GIVEN INFORMATION
* * * * * * * * *
### src/rtl/alu_operand_stage.sv
`timescale 1ns/1ps
// Operand/control register stage in front of the ALU: bus-writable op0/op1/cr,
// a CR write launches a fixed settle window, then the ALU result is captured.
module alu_operand_stage #(
  parameter int         DATA_WIDTH    = 8,
  parameter int         SETTLE_CYCLES = 1,
  parameter logic [3:0] A_DR0         = 4'h1,
  parameter logic [3:0] A_DR1         = 4'h2,
  parameter logic [3:0] A_CR          = 4'h3,
  parameter logic [3:0] A_ST          = 4'h4,
  parameter logic [3:0] A_RQ          = 4'h5
) (
  input  logic                  clk,
  input  logic                  rst,
  input  logic [DATA_WIDTH-1:0] addr_bus,
  input  logic                  wr_en,
  input  logic                  rd_en,
  input  logic [DATA_WIDTH-1:0] data_bus_in,
  input  logic [DATA_WIDTH-1:0] alu_re,
  output logic [DATA_WIDTH-1:0] op0,
  output logic [DATA_WIDTH-1:0] op1,
  output logic [DATA_WIDTH-1:0] cr,
  output logic [DATA_WIDTH-1:0] data_bus_out,
  output logic                  busy,
  output logic                  done
);

  localparam logic [0:0] S_IDLE = 1'b0;
  localparam logic [0:0] S_EXEC = 1'b1;
  localparam logic [3:0] SETTLE_LOAD = 4'(SETTLE_CYCLES - 1);

  logic [0:0]            state_q, state_d;
  logic [3:0]            cnt_q, cnt_d;
  logic [DATA_WIDTH-1:0] op0_q, op0_d;
  logic [DATA_WIDTH-1:0] op1_q, op1_d;
  logic [DATA_WIDTH-1:0] cr_q, cr_d;
  logic [DATA_WIDTH-1:0] res_q, res_d;
  logic                  done_q, done_d;
  logic                  err_q, err_d;

  logic [3:0] code;
  logic       capture;
  logic       err_set;
  logic       unused_addr;

  assign code        = addr_bus[7:4];
  assign unused_addr = ^addr_bus;

  // NOTE: every always_comb output gets a default first, so no path can infer a latch.
  always_comb begin
    state_d = state_q;
    cnt_d   = cnt_q;
    op0_d   = op0_q;
    op1_d   = op1_q;
    cr_d    = cr_q;
    res_d   = res_q;
    capture = 1'b0;
    err_set = 1'b0;

    case (state_q)
      S_IDLE: begin
        if (wr_en) begin
          case (code)
            A_DR0: op0_d = data_bus_in;
            A_DR1: op1_d = data_bus_in;
            A_CR: begin
              cr_d    = data_bus_in;
              cnt_d   = SETTLE_LOAD;
              state_d = S_EXEC;
            end
            default: ;
          endcase
        end
      end
      default: begin
        // Register writes during the settle window would corrupt the ALU inputs.
        if (wr_en && (code == A_DR0 || code == A_DR1 || code == A_CR)) err_set = 1'b1;
        if (cnt_q == 4'd0) begin
          capture = 1'b1;
          res_d   = alu_re;
          state_d = S_IDLE;
        end else begin
          cnt_d = cnt_q - 4'd1;
        end
      end
    endcase

    // Setting a flag wins over the read that would clear it.
    if (capture)                          done_d = 1'b1;
    else if (rd_en && code == A_RQ)       done_d = 1'b0;
    else                                  done_d = done_q;

    if (err_set)                          err_d = 1'b1;
    else if (rd_en && code == A_ST)       err_d = 1'b0;
    else                                  err_d = err_q;
  end

  // NOTE: sequential state uses non-blocking assignments so all flops update together.
  always_ff @(posedge clk) begin
    if (rst) begin
      state_q <= S_IDLE;
      cnt_q   <= '0;
      op0_q   <= '0;
      op1_q   <= '0;
      cr_q    <= '0;
      res_q   <= '0;
      done_q  <= 1'b0;
      err_q   <= 1'b0;
    end else begin
      state_q <= state_d;
      cnt_q   <= cnt_d;
      op0_q   <= op0_d;
      op1_q   <= op1_d;
      cr_q    <= cr_d;
      res_q   <= res_d;
      done_q  <= done_d;
      err_q   <= err_d;
    end
  end

  assign op0  = op0_q;
  assign op1  = op1_q;
  assign cr   = cr_q;
  assign busy = (state_q == S_EXEC);
  assign done = done_q;

  // Zero when unselected so the output can be OR-merged with the ALU's read bus.
  always_comb begin
    data_bus_out = '0;
    if (rd_en) begin
      case (code)
        A_DR0:   data_bus_out = op0_q;
        A_DR1:   data_bus_out = op1_q;
        A_CR:    data_bus_out = cr_q;
        A_ST:    data_bus_out = {{(DATA_WIDTH-3){1'b0}}, err_q, done_q, busy};
        A_RQ:    data_bus_out = res_q;
        default: data_bus_out = '0;
      endcase
    end
  end

endmodule

### config.mk
export PLATFORM = sky130hd
export DESIGN_NAME = alu_operand_stage
export DESIGN_NICKNAME = d
export VERILOG_FILES = /design/src/rtl/alu_operand_stage.sv
export SDC_FILE = /design/constraint.sdc
export NUM_CORES = 1
export LEC_CHECK = 0
export CORE_MARGIN = 2
export CORE_UTILIZATION = 40
export DETAILED_ROUTE_END_ITERATION = 12
export GPL_ROUTABILITY_DRIVEN = 0
export PLACE_DENSITY = 0.72
export SLEW_MARGIN = 20
export SYNTH_ARGS = -nofsm -noshare
export SYNTH_HDL_FRONTEND = slang
export SYNTH_SLANG_ARGS = --single-unit
### constraint.sdc
create_clock -name clk -period 2 [get_ports clk]
set_clock_uncertainty 0.1 [all_clocks]
set_input_delay 0.4 -clock clk [delete_from_list [all_inputs] [get_ports clk]]
set_output_delay 0.4 -clock clk [all_outputs]
set_load 0.1 [all_outputs]
==> results.md, run 1 <==
- Die Y-Extent: 71.90 um
- Fin crit share: 100.4%
- Reg power frac: 48.2%
- Worst slew pin tran: 0.3640 ns
- Failing checks: setup timing
- H-tree depth: 2
- Hpwl dp: 4.137 mm
- RR Endpoint: cnt_q[1]
- DRT antenna net count: 0
- Gate Count Post-Synth: 221
- Remaining DRCs: 0
- Row cnt: 24
- Grt total ovfl: 0
- Hold Startpoint: res_q[6]
- Placed cells: 346
- Synth-to-Final Area Change: 86.57%
- Metal2 WL: 3.169 mm
- CTS buffer count: 5
- Fin worst setup slack: -0.008002 ns
- TritonCTS clock tree: yes
- Die W: 71.90 um
- Post-cts hold buffer count: 0
- Crit-path max FO: 5
- Final hold viol count: 0
- Distinct cell type count after synthesis: 35
- R2R depth: 6
- Clk Latency, worst-skew pair: 0.30 ns
- Internal power: 1.167 mW
- Initial antenna violation count: 0
- DRT Pass-1 Iters: 4
- Worst Path Required: 1.50 ns
- Number of diodes: 0
- Slew Limit Fails: 0
- Initial Utilization: 42.07%
- Via/cell ratio: 5.493
- Largest net degree at the start of global routing: 15
- Final setup TNS: -0.01268 ns
- Clock buffer depth: 2
- Post-Place Cell Area: 3084 um^2
- Leading area contributor after synthesis: dfxtp_1
- Top routing layer in use: met4
- Met1 WL: 2.496 mm
- Power Dens Cells: 473.1 nW/um^2
- Peak VDD IR: 0.0003575 V
- Max-Cap Viols: 0
- R2R setup slack: 0.35 ns
- Status: finished with violations
- Synth Warn #: 0
- Final setup vio count: 2
- Final worst path period need: 2.008 ns
- I/O pins: 62
- Clock Sink Count: 39
- Via count: 2,027
- Yosys reg bits: 39
- RR Startpoint: cnt_q[0]
- Psw: 0.4612 mW
- Metal3 WL: 315 um
- WL per Instance: 16.41 um
- Core outline area: 4384 um^2
- Seq/Total Area, Yosys: 42.33%
- Synthesized cell area: 1844 um^2
- Vias in the first global route: 2,018
- DRC marker count from the first detailed-route iteration: 118
- Net Sw Frac: 28.33%
- Drt total wl: 6.056 mm
- Rel. slew slack: 75.63%
- Combinational power share: 19.0%
- WHS Endpoint: res_q[6]
- Number of port buffers: 57
- Most common cell after layout, fill and taps aside: buf_4
- Non-Filler Instances: 369
- Syn avg cell area: 8.345 um^2
- Hold Crit Depth: 2
- RSZ-0062 raised after global routing: yes
- Most frequent cells in the layout: buf_4, nand2_1, buf_12
- Clock-pin slew on the worst setup and hold paths: 0.08 ns
- Static leakage: 1.400 nW
- Yosys top cell area share: 42.33%
- Gr usage total: 24.40%
- Nets: 345
- Fraction of layout instances using a drive strength above 1: 49.53%
- Setup WS pre-CTS: -0.4351 ns
- Worst setup EP type: output port
- Ranking of synthesized cells by area: dfxtp_1, mux2i_1, nand2_1, a21oi_1, nor2_1
- Fmax: 498.0 MHz
- Kind of launch point of the worst setup path: primary input
- First-pass GRT wire length: 9.763 mm
- Clock network power share: 32.8%
- Hold Crit Class: reg -> reg
- Design area: 3441 um^2
- Syn nets: 250
- CTS root buffer: clkbuf_8
- WS Path Type: in -> out
- DIE AREA: 5170 um^2
- CP arrival: 1.51 ns
-- metal layers --
layer	vias to the layer above	track usage (%)
li1	963	-
met1	988	29.86
met2	68	42.90
met3	8	5.972
met4	0	6.499
met5	-	0
-- critical path, cell delays in order --
cell and delay [ns]:
buf_6 0.10, buf_8 0.12, nor2b_4 0.12, buf_6 0.13, buf_6 0.12, a32oi_2 0.13, a21oi_4 0.19, buf_12 0.19
-- layout make-up --
class | instances | area [um^2]
multi-input combinational | 167 | 1245
timing repair buffer | 101 | 1201
fill | 269 | 943.4
sequential | 39 | 835.8
clock buffer | 5 | 68.82
tap | 52 | 65.06
clock inverter | 3 | 17.52
inverter | 2 | 7.507
-- Yosys cell counts, drive strengths merged --
cell and number:
nand3 13, o31ai 1, nor3b 2, clkbuf 4, inv 2, a32oi 3, a22oi 3, nand4b 1
and2 1, nand2b 1, nor2 24, nand2 40, nor3 3, dfxtp 39, a21o 4, and3 2
buf 9, nor2b 6, nor4bb 1, or3b 1, a22o 4, ha 1, xor2 2, mux2i 18
nor4b 1, mux2 3, a21oi 28, or2 1, nand3b 1, o21ai 2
* * * * * * * * *
Say how many lines of the records include the string "layout"; the number alone is enough.

ANSWER AREA
4